--- Provided information ---

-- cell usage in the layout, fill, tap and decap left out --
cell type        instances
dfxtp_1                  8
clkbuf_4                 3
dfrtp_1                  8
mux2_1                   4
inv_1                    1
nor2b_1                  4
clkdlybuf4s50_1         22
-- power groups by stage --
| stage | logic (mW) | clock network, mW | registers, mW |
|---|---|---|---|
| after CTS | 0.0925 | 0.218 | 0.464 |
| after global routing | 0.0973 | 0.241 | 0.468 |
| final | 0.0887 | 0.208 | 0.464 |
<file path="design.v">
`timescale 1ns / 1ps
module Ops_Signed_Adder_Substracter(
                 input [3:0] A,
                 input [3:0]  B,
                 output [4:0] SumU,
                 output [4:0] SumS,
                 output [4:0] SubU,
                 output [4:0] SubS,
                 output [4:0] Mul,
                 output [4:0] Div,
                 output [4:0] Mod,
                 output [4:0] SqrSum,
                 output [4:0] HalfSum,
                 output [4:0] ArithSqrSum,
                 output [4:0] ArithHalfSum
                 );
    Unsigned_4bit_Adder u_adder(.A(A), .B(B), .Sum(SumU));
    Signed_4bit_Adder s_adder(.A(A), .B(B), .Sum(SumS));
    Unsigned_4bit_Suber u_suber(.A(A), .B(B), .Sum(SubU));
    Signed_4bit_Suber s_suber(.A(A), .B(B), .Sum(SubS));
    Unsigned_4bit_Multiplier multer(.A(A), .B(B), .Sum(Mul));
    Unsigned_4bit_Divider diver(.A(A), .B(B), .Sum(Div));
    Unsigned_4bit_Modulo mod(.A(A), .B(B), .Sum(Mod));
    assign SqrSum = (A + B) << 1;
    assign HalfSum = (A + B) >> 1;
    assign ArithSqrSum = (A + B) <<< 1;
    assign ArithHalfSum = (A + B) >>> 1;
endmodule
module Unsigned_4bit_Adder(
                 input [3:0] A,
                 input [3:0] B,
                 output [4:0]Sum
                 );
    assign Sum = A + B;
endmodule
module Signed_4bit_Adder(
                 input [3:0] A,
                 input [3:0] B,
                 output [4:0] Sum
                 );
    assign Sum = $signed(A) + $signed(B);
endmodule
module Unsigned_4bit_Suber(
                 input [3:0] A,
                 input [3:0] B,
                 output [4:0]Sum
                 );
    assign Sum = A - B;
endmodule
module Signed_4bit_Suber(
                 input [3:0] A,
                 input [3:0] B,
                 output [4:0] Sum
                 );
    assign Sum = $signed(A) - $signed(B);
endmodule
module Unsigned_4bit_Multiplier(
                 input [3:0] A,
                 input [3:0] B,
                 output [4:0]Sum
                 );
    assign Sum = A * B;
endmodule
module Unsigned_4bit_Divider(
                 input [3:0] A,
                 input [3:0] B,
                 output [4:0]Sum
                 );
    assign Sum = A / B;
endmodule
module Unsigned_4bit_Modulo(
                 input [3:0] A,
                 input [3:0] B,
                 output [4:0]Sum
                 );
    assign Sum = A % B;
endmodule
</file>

---
--- Provided information ---

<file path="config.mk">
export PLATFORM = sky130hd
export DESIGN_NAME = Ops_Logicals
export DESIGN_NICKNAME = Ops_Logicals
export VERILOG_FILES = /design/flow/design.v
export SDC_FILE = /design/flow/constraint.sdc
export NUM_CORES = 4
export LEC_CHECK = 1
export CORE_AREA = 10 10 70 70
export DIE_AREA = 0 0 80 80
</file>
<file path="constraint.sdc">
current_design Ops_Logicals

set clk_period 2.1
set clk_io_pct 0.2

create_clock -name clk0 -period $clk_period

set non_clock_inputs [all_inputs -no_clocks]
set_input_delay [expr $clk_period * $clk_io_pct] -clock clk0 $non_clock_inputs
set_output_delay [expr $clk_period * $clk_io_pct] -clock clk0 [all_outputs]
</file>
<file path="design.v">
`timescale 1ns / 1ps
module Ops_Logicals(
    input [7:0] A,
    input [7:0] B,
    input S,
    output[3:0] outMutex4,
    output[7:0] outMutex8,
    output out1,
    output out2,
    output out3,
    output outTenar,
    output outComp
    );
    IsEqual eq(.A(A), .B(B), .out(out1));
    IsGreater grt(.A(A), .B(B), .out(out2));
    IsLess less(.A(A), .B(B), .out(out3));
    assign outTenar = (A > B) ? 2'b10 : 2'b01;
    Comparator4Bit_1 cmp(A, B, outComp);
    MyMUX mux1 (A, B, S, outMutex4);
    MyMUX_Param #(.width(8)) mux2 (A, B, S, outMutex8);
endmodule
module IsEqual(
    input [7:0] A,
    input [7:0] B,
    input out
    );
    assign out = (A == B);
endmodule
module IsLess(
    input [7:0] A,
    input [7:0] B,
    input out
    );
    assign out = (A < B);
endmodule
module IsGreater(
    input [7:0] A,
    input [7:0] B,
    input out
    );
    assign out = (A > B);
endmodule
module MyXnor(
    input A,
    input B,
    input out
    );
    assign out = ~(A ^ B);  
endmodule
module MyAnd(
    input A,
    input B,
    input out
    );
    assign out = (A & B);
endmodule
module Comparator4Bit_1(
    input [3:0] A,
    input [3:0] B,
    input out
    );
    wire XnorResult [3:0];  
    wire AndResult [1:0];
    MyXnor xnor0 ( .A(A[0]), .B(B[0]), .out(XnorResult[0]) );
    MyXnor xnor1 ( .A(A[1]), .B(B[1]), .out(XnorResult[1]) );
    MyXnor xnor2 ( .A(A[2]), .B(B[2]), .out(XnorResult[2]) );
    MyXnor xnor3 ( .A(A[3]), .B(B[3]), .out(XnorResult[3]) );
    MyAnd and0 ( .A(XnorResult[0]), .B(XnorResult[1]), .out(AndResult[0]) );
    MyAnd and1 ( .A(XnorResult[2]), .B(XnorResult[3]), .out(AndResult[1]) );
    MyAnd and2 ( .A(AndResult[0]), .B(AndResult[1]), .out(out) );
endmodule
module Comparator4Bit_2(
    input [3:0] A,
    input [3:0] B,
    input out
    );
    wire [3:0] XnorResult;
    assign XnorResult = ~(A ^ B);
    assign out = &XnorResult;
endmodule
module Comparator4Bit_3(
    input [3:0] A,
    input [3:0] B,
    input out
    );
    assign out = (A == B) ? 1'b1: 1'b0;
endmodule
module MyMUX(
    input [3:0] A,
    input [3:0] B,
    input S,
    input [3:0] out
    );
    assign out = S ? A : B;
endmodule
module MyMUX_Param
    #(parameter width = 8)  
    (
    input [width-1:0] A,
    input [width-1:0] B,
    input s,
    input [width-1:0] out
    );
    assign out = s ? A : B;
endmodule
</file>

---
--- Provided information ---

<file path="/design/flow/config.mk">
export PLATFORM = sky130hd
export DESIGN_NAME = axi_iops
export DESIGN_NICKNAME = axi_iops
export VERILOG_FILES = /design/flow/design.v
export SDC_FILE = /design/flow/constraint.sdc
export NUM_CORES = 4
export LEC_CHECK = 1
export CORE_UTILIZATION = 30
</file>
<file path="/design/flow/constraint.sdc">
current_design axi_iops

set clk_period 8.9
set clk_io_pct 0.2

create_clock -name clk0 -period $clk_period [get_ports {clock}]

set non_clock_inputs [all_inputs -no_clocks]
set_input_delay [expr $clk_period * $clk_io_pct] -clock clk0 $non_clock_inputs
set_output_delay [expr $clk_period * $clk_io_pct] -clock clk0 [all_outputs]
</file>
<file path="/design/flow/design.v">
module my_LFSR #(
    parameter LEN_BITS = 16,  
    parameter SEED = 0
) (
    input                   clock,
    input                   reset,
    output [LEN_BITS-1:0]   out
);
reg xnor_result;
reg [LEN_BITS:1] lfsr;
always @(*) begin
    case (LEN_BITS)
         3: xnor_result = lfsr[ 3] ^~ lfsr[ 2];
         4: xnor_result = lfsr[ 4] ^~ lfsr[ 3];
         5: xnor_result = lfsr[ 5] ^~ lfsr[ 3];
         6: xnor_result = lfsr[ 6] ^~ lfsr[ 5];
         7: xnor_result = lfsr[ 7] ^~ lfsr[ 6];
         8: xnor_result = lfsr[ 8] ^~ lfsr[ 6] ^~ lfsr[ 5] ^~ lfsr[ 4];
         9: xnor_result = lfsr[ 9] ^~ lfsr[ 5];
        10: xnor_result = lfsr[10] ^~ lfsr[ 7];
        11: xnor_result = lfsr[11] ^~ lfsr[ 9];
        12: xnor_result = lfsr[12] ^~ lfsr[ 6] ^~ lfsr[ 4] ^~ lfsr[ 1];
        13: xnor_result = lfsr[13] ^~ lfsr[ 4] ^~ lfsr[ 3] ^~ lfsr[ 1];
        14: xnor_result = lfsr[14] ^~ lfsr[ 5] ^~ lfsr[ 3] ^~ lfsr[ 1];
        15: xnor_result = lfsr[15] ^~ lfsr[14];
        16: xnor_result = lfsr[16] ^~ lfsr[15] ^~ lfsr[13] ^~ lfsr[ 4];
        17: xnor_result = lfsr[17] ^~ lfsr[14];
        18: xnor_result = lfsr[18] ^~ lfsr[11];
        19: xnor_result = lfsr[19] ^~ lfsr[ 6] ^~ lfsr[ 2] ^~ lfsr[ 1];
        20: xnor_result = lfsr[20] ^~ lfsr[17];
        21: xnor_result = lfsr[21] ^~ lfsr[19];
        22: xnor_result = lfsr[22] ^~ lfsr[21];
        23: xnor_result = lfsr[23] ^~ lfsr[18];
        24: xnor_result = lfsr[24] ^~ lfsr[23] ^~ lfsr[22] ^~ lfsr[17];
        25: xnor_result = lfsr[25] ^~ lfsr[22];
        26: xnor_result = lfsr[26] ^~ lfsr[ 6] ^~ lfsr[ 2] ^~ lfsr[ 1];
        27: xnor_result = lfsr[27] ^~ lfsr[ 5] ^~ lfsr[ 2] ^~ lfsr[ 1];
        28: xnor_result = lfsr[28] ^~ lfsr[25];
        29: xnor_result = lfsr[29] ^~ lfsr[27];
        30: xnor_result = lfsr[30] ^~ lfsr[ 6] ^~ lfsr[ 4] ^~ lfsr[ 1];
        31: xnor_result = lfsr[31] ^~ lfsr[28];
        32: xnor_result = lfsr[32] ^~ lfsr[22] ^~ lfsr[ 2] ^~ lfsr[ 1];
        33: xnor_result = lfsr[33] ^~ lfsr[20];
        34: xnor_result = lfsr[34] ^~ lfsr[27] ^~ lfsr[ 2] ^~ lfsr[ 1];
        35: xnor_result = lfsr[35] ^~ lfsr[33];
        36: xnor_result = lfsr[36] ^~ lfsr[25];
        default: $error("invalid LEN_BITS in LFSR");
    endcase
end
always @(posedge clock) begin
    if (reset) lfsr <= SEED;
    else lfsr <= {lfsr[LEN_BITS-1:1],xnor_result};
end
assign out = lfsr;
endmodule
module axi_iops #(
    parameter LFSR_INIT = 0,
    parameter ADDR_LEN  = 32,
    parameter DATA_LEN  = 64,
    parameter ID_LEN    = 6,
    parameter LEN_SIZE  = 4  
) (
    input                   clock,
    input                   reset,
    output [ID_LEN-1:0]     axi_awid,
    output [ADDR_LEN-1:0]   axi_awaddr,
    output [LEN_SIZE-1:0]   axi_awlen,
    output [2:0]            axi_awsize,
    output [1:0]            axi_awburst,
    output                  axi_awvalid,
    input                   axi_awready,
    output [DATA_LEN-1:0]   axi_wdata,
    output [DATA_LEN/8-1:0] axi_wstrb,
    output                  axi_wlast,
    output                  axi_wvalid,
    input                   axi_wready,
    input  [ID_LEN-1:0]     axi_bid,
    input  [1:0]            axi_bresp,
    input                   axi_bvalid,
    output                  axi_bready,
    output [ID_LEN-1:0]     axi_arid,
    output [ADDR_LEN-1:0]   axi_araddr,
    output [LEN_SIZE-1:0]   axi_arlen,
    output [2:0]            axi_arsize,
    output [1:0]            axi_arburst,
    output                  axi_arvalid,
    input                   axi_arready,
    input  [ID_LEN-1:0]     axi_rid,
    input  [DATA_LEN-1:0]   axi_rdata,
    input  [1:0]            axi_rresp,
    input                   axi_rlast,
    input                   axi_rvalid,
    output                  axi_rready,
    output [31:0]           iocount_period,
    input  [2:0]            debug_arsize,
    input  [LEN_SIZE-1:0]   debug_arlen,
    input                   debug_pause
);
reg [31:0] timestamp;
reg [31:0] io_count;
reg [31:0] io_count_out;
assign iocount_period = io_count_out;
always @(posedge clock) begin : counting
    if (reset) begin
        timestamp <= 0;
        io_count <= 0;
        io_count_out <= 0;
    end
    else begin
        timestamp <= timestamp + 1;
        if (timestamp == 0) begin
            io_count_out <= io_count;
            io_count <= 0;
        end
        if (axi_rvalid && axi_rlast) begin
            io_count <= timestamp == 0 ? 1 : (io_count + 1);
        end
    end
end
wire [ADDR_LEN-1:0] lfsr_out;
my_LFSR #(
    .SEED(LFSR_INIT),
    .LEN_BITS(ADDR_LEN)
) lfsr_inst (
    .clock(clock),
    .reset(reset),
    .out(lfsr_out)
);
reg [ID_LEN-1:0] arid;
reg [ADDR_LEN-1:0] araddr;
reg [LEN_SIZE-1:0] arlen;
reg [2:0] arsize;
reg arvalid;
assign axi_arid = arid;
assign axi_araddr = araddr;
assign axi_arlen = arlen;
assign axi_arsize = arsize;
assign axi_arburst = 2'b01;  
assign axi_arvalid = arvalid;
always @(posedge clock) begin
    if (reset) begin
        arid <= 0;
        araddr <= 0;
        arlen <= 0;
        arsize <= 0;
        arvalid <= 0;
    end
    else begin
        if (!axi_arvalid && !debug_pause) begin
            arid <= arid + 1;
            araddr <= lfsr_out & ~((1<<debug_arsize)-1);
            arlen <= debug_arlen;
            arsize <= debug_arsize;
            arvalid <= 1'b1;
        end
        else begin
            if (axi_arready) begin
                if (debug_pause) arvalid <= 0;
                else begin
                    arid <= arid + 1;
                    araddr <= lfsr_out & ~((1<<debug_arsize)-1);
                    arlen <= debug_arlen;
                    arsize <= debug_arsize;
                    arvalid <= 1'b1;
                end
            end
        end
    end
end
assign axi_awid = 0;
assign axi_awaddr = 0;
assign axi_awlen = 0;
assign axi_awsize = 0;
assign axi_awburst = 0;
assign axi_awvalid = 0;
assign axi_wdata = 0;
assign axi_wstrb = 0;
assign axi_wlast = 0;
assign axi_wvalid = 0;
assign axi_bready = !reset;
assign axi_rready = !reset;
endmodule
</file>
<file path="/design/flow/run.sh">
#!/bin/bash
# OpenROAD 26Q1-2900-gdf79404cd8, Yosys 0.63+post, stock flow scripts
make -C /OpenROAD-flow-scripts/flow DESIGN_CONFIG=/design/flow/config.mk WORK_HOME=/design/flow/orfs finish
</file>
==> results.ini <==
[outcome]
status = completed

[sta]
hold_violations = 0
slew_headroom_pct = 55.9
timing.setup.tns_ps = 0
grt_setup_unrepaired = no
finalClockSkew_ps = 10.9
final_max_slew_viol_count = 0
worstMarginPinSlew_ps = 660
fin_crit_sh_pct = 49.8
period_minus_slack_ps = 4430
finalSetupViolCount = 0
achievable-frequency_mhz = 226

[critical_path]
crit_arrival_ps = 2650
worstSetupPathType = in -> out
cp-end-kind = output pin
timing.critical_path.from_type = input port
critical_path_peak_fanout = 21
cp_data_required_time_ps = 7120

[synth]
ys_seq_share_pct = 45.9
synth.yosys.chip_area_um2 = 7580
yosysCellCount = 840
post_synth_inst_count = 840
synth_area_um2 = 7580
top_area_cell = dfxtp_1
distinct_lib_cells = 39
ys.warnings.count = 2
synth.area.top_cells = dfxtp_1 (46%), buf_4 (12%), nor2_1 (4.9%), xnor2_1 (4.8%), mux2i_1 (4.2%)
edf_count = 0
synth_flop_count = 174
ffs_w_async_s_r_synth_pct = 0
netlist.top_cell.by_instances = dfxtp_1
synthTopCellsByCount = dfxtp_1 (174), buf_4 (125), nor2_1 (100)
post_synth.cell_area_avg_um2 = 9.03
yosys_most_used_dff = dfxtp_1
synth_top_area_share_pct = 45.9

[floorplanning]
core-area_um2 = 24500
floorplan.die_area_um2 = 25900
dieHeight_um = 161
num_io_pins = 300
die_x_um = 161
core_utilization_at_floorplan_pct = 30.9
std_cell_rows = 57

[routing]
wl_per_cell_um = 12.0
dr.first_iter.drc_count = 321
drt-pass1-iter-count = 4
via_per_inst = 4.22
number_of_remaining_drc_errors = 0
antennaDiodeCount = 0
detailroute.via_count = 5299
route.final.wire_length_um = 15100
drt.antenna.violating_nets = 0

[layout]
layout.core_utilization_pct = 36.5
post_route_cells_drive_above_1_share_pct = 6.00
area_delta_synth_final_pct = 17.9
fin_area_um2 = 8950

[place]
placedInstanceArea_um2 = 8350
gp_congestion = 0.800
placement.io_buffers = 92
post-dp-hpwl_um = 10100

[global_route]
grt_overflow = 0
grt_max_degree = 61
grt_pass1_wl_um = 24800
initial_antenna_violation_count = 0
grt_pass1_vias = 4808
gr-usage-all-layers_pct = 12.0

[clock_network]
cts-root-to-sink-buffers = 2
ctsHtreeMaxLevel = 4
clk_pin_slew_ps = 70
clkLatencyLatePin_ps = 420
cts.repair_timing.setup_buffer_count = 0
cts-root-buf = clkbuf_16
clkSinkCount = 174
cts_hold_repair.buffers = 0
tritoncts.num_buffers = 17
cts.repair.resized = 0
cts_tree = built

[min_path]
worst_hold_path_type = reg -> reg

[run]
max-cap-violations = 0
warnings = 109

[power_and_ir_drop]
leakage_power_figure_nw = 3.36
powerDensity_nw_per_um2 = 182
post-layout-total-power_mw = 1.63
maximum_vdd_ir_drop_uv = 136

---

#### About this exercise
Copy each line from the records above that includes the string "stage".

#### Solution
-- power groups by stage --
| stage | logic (mW) | clock network, mW | registers, mW |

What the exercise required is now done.